• _TASK BRIEF_
Below is a listing; repeat exactly the lines from the one containing "set metrics [dict create \" to the one containing "postCtsSetupBuffers 0 \", both included.

• _DATA TO PROCESS_
-.-.-

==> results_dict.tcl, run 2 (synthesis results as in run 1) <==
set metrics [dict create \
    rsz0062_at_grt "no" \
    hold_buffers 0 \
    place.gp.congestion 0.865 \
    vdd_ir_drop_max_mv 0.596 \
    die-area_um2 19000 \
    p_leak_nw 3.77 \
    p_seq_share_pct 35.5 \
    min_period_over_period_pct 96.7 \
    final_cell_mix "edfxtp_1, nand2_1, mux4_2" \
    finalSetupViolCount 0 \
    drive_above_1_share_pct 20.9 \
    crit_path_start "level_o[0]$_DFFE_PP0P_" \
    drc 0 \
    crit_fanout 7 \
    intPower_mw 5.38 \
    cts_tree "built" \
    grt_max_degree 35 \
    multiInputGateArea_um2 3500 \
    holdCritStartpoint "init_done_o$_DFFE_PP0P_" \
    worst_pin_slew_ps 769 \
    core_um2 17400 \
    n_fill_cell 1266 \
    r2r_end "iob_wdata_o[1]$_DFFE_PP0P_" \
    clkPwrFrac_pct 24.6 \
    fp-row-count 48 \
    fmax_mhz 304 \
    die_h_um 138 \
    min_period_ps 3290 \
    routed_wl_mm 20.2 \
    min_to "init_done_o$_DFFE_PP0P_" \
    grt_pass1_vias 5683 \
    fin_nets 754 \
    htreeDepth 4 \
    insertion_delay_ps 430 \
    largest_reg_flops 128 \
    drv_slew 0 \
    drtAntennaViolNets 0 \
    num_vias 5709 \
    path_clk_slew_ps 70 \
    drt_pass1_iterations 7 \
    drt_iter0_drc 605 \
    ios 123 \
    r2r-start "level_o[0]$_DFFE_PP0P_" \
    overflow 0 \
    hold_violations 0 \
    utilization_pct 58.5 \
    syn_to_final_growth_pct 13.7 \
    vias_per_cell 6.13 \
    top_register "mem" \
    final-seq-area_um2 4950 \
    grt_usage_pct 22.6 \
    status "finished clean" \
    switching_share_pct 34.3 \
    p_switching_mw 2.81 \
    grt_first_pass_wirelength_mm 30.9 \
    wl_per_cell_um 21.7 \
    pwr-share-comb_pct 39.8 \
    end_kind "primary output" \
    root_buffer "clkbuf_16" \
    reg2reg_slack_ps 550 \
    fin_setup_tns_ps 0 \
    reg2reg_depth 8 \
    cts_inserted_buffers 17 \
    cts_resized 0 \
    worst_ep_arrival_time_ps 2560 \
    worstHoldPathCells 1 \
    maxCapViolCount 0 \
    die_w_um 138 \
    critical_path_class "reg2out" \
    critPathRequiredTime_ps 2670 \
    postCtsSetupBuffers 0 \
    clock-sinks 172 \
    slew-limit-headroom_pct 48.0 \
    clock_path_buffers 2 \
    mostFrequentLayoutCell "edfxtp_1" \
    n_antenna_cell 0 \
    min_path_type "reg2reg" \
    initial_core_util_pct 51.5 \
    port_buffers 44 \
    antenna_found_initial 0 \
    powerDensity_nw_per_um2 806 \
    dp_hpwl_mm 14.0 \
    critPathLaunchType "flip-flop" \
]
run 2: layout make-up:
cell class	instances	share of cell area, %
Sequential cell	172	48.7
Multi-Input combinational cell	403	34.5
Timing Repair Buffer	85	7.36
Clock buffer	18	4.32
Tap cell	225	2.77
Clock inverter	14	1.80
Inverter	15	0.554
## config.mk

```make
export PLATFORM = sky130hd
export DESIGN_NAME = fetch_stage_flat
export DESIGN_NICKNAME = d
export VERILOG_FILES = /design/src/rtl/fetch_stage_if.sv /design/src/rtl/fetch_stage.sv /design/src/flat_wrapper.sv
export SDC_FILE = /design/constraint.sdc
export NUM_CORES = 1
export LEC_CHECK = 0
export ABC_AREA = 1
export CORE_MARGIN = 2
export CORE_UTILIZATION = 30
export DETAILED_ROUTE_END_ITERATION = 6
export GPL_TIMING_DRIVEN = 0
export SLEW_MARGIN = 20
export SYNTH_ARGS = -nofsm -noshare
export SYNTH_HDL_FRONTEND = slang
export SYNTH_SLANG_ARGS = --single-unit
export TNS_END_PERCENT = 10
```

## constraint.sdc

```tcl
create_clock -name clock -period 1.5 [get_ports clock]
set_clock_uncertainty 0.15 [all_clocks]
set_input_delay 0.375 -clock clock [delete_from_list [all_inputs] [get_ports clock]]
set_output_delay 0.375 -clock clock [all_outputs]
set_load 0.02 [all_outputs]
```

-.-.-

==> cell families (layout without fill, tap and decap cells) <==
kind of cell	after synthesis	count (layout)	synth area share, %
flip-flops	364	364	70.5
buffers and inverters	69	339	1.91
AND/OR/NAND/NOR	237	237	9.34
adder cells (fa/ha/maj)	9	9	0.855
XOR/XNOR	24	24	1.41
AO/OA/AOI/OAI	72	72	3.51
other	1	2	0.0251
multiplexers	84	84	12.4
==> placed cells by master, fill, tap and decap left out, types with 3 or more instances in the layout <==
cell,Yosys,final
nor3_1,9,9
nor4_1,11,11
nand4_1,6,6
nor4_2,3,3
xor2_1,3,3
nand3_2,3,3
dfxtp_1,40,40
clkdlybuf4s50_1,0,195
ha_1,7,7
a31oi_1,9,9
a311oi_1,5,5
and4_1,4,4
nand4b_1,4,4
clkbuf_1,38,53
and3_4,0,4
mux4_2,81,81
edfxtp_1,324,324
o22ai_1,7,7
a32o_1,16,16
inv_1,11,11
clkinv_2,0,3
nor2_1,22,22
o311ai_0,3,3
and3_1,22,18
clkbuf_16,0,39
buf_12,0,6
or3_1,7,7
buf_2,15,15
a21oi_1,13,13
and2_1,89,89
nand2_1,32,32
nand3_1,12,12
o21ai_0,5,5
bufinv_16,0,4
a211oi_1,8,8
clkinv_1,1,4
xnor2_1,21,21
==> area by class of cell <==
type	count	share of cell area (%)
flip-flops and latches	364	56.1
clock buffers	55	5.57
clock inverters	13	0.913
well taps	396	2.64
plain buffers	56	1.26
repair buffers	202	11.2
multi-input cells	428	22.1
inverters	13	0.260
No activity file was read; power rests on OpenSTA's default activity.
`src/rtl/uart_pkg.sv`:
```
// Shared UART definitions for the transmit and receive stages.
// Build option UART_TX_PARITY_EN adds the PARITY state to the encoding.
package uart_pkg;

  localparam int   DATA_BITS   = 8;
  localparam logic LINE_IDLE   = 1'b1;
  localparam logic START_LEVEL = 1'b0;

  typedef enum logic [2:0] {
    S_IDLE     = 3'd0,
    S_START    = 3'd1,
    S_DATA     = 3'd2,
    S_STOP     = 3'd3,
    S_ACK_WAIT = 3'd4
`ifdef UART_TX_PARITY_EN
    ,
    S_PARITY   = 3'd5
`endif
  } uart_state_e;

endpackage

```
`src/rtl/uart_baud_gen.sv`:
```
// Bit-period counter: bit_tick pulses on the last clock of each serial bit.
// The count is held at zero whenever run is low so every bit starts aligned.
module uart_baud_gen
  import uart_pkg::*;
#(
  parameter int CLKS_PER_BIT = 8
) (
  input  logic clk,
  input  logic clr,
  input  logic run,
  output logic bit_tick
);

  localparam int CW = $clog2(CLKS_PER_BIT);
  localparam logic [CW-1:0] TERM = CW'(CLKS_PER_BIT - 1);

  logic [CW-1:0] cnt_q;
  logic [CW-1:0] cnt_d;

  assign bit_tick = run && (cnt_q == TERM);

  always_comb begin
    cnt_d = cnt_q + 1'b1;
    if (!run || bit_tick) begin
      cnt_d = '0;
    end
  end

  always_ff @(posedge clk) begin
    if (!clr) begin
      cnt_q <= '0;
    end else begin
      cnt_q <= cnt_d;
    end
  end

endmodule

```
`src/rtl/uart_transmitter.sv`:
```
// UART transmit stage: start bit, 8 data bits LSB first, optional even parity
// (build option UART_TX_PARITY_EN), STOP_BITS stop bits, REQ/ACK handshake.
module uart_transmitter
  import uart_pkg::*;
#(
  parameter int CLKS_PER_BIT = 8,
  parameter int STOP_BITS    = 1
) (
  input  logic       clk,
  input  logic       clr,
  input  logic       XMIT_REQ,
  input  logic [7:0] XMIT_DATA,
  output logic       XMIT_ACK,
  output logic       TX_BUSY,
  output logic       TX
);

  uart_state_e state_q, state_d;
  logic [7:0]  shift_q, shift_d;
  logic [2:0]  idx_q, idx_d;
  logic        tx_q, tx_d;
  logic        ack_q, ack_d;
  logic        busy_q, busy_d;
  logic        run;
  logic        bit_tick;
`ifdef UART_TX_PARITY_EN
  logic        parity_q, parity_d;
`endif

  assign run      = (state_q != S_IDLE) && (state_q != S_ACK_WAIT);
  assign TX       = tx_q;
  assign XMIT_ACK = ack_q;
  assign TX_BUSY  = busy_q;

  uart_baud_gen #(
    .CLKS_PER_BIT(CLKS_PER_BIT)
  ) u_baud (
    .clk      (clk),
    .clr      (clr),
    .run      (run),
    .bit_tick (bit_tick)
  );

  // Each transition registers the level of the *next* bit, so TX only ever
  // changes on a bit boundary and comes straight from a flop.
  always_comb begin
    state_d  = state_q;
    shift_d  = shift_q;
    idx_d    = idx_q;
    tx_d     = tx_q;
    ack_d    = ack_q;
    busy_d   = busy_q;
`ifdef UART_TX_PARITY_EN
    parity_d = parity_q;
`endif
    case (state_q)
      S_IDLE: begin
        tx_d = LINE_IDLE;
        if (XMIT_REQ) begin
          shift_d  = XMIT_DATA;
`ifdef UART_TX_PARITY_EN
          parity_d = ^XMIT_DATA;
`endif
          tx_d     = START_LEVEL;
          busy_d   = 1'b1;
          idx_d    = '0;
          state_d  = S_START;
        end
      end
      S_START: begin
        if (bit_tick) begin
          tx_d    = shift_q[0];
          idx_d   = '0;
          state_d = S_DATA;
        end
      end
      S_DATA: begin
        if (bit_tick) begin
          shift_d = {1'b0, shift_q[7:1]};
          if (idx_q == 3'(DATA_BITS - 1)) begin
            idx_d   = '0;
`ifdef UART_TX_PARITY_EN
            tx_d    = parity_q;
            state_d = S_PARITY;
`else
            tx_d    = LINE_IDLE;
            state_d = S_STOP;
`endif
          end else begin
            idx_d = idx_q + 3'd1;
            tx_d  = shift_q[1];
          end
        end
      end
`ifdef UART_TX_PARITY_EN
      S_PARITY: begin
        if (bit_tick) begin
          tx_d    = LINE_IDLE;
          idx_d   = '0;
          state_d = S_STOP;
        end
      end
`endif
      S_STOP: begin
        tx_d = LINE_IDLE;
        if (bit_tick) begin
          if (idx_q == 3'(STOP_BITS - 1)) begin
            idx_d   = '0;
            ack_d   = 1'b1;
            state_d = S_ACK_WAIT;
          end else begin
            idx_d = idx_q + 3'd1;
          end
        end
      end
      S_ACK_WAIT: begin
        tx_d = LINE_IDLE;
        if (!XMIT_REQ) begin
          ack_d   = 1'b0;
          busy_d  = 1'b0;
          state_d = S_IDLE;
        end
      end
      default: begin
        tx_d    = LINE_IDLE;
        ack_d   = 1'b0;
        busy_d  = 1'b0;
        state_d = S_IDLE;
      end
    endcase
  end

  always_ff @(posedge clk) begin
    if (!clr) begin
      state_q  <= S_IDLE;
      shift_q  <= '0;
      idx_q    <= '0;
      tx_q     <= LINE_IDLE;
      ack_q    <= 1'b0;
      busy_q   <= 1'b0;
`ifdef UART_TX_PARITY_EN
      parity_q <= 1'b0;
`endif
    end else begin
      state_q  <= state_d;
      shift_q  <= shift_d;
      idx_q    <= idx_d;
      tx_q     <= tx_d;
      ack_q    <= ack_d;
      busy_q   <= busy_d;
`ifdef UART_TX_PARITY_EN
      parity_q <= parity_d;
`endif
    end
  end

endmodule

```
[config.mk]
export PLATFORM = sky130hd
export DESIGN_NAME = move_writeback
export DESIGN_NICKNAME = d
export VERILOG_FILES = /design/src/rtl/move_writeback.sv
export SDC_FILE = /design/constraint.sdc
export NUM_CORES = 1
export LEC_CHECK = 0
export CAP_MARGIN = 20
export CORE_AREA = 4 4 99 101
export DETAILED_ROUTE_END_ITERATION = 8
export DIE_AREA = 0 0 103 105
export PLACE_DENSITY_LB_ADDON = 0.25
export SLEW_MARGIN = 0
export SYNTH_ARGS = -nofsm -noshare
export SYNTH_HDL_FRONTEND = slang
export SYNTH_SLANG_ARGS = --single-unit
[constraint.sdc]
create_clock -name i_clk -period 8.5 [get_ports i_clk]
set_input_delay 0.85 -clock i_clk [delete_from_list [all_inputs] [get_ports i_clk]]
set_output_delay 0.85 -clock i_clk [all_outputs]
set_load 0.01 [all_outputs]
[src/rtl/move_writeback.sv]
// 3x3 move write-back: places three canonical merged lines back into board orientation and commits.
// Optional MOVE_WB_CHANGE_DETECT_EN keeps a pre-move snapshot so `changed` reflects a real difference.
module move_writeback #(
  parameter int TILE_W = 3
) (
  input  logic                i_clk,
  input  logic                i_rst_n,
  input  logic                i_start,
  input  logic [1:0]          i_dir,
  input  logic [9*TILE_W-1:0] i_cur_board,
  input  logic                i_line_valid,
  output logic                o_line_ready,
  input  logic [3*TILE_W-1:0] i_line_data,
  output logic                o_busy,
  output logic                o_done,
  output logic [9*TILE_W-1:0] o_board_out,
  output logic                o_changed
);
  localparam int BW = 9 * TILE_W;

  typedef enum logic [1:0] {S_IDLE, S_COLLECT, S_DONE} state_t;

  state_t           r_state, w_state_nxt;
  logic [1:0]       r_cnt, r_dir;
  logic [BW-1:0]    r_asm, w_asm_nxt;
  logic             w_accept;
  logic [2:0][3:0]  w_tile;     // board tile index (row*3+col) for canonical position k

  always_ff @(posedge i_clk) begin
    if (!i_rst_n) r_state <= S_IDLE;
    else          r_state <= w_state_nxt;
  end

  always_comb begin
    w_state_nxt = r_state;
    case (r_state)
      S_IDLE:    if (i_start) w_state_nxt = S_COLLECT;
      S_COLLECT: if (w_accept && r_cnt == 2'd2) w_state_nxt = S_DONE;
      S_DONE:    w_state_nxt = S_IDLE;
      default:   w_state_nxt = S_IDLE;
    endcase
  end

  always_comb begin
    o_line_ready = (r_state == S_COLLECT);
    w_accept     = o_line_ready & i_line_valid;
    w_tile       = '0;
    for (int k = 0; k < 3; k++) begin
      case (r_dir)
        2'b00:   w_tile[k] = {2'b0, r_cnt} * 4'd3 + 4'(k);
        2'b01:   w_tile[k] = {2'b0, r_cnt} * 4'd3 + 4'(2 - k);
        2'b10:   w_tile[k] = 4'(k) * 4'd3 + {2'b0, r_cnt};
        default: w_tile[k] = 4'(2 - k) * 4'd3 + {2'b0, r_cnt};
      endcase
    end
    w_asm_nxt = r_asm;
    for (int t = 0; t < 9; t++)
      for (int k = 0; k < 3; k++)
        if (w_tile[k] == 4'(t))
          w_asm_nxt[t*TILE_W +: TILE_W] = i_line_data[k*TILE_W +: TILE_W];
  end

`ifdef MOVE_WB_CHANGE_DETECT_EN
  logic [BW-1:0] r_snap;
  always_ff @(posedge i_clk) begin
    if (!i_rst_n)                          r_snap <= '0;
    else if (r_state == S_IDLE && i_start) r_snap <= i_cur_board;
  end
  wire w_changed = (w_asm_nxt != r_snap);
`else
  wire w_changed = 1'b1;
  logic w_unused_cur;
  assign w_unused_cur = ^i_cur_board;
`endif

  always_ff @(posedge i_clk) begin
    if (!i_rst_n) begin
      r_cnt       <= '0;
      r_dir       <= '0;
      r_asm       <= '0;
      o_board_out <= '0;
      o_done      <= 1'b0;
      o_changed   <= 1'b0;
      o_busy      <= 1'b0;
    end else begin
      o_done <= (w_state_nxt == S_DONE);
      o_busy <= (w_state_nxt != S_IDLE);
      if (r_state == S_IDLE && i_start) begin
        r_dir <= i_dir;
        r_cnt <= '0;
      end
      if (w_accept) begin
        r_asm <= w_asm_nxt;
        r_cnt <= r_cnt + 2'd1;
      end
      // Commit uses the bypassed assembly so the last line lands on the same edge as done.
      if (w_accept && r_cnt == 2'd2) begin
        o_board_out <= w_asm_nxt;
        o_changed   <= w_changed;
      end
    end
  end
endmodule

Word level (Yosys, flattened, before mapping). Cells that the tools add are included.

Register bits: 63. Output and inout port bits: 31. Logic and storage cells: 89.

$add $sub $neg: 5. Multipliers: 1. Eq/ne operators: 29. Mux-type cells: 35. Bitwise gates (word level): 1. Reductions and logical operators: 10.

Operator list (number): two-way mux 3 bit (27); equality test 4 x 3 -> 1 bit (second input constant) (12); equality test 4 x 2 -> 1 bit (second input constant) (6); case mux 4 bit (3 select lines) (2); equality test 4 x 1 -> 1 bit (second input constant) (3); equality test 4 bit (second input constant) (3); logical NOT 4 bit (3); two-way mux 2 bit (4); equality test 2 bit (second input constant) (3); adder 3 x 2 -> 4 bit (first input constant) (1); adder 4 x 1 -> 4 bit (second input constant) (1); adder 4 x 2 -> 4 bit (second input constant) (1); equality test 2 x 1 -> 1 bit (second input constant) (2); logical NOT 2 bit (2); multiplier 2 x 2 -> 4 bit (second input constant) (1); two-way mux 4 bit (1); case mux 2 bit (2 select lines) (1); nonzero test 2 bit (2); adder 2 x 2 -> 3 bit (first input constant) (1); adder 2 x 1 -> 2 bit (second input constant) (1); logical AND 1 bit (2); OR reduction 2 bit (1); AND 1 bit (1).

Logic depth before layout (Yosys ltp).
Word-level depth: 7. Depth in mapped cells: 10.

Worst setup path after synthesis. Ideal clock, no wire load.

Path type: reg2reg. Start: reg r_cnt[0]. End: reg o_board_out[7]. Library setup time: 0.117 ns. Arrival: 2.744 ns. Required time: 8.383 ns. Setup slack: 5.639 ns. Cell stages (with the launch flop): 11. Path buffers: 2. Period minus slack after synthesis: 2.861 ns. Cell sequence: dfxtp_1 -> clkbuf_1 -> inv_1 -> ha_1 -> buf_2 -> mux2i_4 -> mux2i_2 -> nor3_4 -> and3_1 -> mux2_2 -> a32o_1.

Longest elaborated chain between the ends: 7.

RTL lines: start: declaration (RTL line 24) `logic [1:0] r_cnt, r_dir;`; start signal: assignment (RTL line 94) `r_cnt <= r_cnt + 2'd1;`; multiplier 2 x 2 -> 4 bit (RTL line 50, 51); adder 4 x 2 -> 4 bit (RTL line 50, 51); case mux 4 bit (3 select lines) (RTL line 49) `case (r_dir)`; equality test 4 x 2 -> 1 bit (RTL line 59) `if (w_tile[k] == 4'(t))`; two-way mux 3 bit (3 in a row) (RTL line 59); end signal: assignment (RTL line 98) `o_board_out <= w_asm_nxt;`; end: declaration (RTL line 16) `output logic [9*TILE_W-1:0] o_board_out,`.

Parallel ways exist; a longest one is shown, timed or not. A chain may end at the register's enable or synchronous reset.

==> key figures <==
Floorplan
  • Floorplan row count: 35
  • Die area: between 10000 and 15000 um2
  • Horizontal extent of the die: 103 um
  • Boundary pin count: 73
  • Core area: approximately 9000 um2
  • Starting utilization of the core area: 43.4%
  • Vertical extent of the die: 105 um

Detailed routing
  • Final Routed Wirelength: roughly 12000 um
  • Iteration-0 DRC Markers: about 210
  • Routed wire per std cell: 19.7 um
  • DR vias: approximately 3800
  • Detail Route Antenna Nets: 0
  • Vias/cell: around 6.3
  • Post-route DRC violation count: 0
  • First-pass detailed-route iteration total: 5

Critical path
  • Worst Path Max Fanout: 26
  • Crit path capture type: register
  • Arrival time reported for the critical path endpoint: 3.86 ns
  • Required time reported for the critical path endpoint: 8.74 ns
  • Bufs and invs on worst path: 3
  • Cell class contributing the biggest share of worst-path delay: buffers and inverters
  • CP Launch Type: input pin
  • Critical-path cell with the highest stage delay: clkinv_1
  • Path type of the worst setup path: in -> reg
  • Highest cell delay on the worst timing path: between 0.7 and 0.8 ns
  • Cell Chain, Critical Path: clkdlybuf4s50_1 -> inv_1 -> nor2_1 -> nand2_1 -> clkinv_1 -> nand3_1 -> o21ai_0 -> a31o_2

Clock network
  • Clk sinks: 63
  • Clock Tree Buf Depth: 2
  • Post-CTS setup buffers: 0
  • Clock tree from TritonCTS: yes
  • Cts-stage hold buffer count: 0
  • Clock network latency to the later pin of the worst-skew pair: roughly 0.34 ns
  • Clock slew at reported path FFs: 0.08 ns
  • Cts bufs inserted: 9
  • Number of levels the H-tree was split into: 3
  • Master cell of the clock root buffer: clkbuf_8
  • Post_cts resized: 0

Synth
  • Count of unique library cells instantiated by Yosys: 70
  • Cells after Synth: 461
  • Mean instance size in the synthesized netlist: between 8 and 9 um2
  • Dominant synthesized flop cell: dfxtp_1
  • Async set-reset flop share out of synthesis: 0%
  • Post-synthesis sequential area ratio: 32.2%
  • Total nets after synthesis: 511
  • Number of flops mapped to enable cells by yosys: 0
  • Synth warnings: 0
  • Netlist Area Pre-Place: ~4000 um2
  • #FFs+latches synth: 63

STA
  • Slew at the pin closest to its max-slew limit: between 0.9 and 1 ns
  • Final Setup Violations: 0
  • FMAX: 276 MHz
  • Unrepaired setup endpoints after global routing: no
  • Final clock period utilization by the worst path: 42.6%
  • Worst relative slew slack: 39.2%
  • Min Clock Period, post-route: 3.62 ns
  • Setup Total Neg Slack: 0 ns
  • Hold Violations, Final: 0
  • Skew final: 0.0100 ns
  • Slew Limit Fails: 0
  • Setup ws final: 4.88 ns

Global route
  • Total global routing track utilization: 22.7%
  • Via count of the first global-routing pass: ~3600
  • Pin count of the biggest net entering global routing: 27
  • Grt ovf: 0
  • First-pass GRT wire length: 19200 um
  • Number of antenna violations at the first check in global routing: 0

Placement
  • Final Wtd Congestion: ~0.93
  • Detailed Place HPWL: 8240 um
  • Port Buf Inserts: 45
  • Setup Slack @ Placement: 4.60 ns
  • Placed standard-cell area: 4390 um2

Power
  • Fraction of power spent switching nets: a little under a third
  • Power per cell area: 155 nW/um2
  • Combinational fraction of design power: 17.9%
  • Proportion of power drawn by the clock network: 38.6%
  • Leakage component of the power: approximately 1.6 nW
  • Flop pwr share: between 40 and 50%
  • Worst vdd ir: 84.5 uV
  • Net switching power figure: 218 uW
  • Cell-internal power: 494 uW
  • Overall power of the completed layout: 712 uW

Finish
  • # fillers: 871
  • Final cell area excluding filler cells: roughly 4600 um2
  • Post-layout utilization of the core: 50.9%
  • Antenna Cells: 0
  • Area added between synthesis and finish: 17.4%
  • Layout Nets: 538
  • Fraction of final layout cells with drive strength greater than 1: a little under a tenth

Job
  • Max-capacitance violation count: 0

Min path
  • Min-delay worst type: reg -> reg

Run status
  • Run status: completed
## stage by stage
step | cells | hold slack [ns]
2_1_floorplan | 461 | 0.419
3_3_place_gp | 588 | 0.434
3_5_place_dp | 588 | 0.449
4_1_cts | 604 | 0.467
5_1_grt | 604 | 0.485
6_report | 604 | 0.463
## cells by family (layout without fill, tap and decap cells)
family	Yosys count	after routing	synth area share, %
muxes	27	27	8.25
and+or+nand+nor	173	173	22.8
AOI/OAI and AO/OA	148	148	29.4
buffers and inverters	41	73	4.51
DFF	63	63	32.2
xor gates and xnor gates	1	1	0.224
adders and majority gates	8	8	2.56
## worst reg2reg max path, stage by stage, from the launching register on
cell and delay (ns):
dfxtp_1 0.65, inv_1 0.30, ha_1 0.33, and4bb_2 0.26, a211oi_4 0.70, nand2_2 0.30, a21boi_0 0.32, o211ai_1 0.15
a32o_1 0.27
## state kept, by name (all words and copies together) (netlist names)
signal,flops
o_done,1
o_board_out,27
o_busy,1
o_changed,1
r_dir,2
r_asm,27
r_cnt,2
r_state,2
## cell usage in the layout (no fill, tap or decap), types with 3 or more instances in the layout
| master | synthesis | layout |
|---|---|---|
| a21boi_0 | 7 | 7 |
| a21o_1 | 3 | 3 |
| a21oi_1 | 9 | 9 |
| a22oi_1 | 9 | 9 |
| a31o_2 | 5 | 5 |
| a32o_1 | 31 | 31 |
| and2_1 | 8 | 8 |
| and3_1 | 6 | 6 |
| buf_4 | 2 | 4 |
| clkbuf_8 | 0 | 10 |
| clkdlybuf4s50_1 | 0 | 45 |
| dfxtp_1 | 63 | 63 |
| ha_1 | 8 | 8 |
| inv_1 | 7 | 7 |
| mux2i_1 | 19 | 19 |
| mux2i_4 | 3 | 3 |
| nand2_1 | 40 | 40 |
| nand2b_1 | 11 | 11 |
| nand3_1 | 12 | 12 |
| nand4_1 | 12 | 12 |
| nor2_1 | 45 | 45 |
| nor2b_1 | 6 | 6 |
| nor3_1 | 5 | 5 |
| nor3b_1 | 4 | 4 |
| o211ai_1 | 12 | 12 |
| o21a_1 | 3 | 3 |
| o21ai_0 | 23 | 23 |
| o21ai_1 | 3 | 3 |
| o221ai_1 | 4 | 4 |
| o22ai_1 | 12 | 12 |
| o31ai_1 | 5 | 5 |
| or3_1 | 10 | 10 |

-.-.-

• _EXPECTED OUTPUT_
set metrics [dict create \
    rsz0062_at_grt "no" \
    hold_buffers 0 \
    place.gp.congestion 0.865 \
    vdd_ir_drop_max_mv 0.596 \
    die-area_um2 19000 \
    p_leak_nw 3.77 \
    p_seq_share_pct 35.5 \
    min_period_over_period_pct 96.7 \
    final_cell_mix "edfxtp_1, nand2_1, mux4_2" \
    finalSetupViolCount 0 \
    drive_above_1_share_pct 20.9 \
    crit_path_start "level_o[0]$_DFFE_PP0P_" \
    drc 0 \
    crit_fanout 7 \
    intPower_mw 5.38 \
    cts_tree "built" \
    grt_max_degree 35 \
    multiInputGateArea_um2 3500 \
    holdCritStartpoint "init_done_o$_DFFE_PP0P_" \
    worst_pin_slew_ps 769 \
    core_um2 17400 \
    n_fill_cell 1266 \
    r2r_end "iob_wdata_o[1]$_DFFE_PP0P_" \
    clkPwrFrac_pct 24.6 \
    fp-row-count 48 \
    fmax_mhz 304 \
    die_h_um 138 \
    min_period_ps 3290 \
    routed_wl_mm 20.2 \
    min_to "init_done_o$_DFFE_PP0P_" \
    grt_pass1_vias 5683 \
    fin_nets 754 \
    htreeDepth 4 \
    insertion_delay_ps 430 \
    largest_reg_flops 128 \
    drv_slew 0 \
    drtAntennaViolNets 0 \
    num_vias 5709 \
    path_clk_slew_ps 70 \
    drt_pass1_iterations 7 \
    drt_iter0_drc 605 \
    ios 123 \
    r2r-start "level_o[0]$_DFFE_PP0P_" \
    overflow 0 \
    hold_violations 0 \
    utilization_pct 58.5 \
    syn_to_final_growth_pct 13.7 \
    vias_per_cell 6.13 \
    top_register "mem" \
    final-seq-area_um2 4950 \
    grt_usage_pct 22.6 \
    status "finished clean" \
    switching_share_pct 34.3 \
    p_switching_mw 2.81 \
    grt_first_pass_wirelength_mm 30.9 \
    wl_per_cell_um 21.7 \
    pwr-share-comb_pct 39.8 \
    end_kind "primary output" \
    root_buffer "clkbuf_16" \
    reg2reg_slack_ps 550 \
    fin_setup_tns_ps 0 \
    reg2reg_depth 8 \
    cts_inserted_buffers 17 \
    cts_resized 0 \
    worst_ep_arrival_time_ps 2560 \
    worstHoldPathCells 1 \
    maxCapViolCount 0 \
    die_w_um 138 \
    critical_path_class "reg2out" \
    critPathRequiredTime_ps 2670 \
    postCtsSetupBuffers 0 \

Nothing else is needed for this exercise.